For example, sending someone an email with this link:
http:// www.yahoo.com/junk/nonsense;0200.0xfe.0x37.0xbf/malicious_file/
will result in the Yahoo! link (www.yahoo.com/junk/nonsense) being ignored because even though it is legitimate (ie, properly formed) no such page exists. But the second link (0200.0xfe.0x37.0xbf/malicious_file/) presumably exists* and the user will be directed to the malicious_file page; whereupon one's corporate IT manager will get a report and one will likely get a pink slip.
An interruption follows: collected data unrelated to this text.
==> config.mk <==
export PLATFORM = sky130hd
export DESIGN_NAME = l2_tag_store
export DESIGN_NICKNAME = d
export VERILOG_FILES = /design/src/hdl/l2_geom_pkg.sv /design/src/hdl/l2_tag_store.sv
export SDC_FILE = /design/constraint.sdc
export NUM_CORES = 2
export LEC_CHECK = 0
export BUFFER_PORTS_ARGS = -buffer_cell sky130_fd_sc_hd__buf_2
export CORE_MARGIN = 5
export CORE_UTILIZATION = 56
export DETAILED_ROUTE_END_ITERATION = 8
export PLACE_DENSITY = 0.75
export SLEW_MARGIN = 10
export SYNTH_ARGS = -nofsm -noshare
export SYNTH_HDL_FRONTEND = slang
export SYNTH_SLANG_ARGS = --single-unit
==> constraint.sdc <==
create_clock -name clk -period 4.1 [get_ports clk]
set_input_delay 0.41 -clock clk [delete_from_list [all_inputs] [get_ports clk]]
set_output_delay 0.41 -clock clk [all_outputs]
set_load 0.01 [all_outputs]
And before all the nay-sayers get their dander up, this is exactly how the new Facebook phishing problem works. The names have been changed to protect the guilty as usual.
*No such page actually exists to my knowledge. The link shown is for purposes of this discussion only.
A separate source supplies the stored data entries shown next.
[src/hdl/l2_geom_pkg.sv]
package l2_geom_pkg;

    ////////////////////////////////////////////////////////////////////
    // ways and sets
    ////////////////////////////////////////////////////////////////////
    localparam int num_ways = 4;
    localparam int way_w    = 2;   // way number
    localparam int num_sets = 16;
    localparam int index_w  = 4;   // set index, address bits 7:4

    ////////////////////////////////////////////////////////////////////
    // words and blocks
    ////////////////////////////////////////////////////////////////////
    localparam int words_per_block = 4;
    localparam int word_sel_w      = 2;   // address bits 3:2
    localparam int word_w          = 32;
    localparam int block_w         = words_per_block * word_w;

    // what is left of the address above index and block offset
    localparam int tag_w = word_w - index_w - word_sel_w - 2;

endpackage
[src/hdl/l2_req_buf.sv]
`timescale 1ns/10ps

module l2_req_buf (
    input  logic                               clk,
    input  logic                               rstn,
    input  logic                               buf_we,
    input  logic                               icache_req,
    input  logic [l2_geom_pkg::word_w-1:0]     icache_addr,
    input  logic                               dcache_req,
    input  logic                               dcache_wr,
    input  logic [l2_geom_pkg::word_w-1:0]     dcache_addr,
    input  logic [l2_geom_pkg::word_w-1:0]     dcache_wdata,
    output logic [1:0]                         src,
    output logic [l2_geom_pkg::tag_w-1:0]      tag,
    output logic [l2_geom_pkg::index_w-1:0]    index,
    output logic [l2_geom_pkg::word_sel_w-1:0] word,
    output logic [l2_geom_pkg::word_w-1:0]     wdata
);
    import l2_geom_pkg::*;
    import l2_port_pkg::*;

    logic [word_w-1:0] sel_addr;

    assign sel_addr = dcache_req ? dcache_addr : icache_addr;   // dcache wins

    always_ff @(posedge clk) begin
        if (!rstn) begin
            src <= src_none;
        end else if (buf_we) begin
            if (dcache_req)
                src <= dcache_wr ? src_dcache_wr : src_dcache_rd;
            else if (icache_req)
                src <= src_icache;
            else
                src <= src_none;   // nothing asked this cycle
        end
    end

    // address fields and store data
    always_ff @(posedge clk) begin
        if (buf_we) begin
            tag   <= sel_addr[word_w-1 -: tag_w];
            index <= sel_addr[word_sel_w+2 +: index_w];
            word  <= sel_addr[2 +: word_sel_w];
            wdata <= dcache_wdata;
        end
    end

endmodule

[config.mk]
export PLATFORM = sky130hd
export DESIGN_NAME = l2_req_buf
export DESIGN_NICKNAME = d
export VERILOG_FILES = /design/src/hdl/l2_port_pkg.sv /design/src/hdl/l2_geom_pkg.sv /design/src/hdl/l2_req_buf.sv
export SDC_FILE = /design/constraint.sdc
export NUM_CORES = 1
export LEC_CHECK = 0
export ABC_AREA = 0
export BUFFER_PORTS_ARGS = -buffer_cell sky130_fd_sc_hd__buf_4
export CORE_MARGIN = 4
export CORE_UTILIZATION = 36
export DETAILED_ROUTE_END_ITERATION = 8
export GPL_ROUTABILITY_DRIVEN = 0
export GPL_TIMING_DRIVEN = 0
export PLACE_DENSITY = 0.85
export SLEW_MARGIN = 20
export SYNTH_ARGS = -nofsm -noshare
export SYNTH_HDL_FRONTEND = slang
export SYNTH_SLANG_ARGS = --single-unit
[constraint.sdc]
create_clock -name clk -period 1.2 [get_ports clk]
set_clock_uncertainty 0.2 [all_clocks]
set_input_delay 0.3 -clock clk [delete_from_list [all_inputs] [get_ports clk]]
set_output_delay 0.3 -clock clk [all_outputs]
set_load 0.02 [all_outputs]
是的,分号在 URL 中有效。 但是,如果您从相对非结构化的散文中提取它们,则可以安全地假设 URL 末尾的分号表示句子标点符号。 这同样适用于其他句子标点字符,如句号、问号、引号等。
如果您只对具有显式
http[s]
协议的 URL 感兴趣,并且您的正则表达式风格支持lookbehinds ,这个正则表达式应该足够了:https?://[\w!#$%&'()*+,./:;=?@\[\]-]+(?
在协议之后,它只是匹配 URL 中可能有效的一个或多个字符,根本不用担心结构。但随后它会退回尽可能多的位置根据需要,直到最后一个字符不是句子标点符号。
Yes, semicolons are valid in URLs. However, if you're plucking them from relatively unstructured prose, it's probably safe to assume a semicolon at the end of a URL is meant as sentence punctuation. The same goes for other sentence-punctuation characters like periods, question marks, quotes, etc..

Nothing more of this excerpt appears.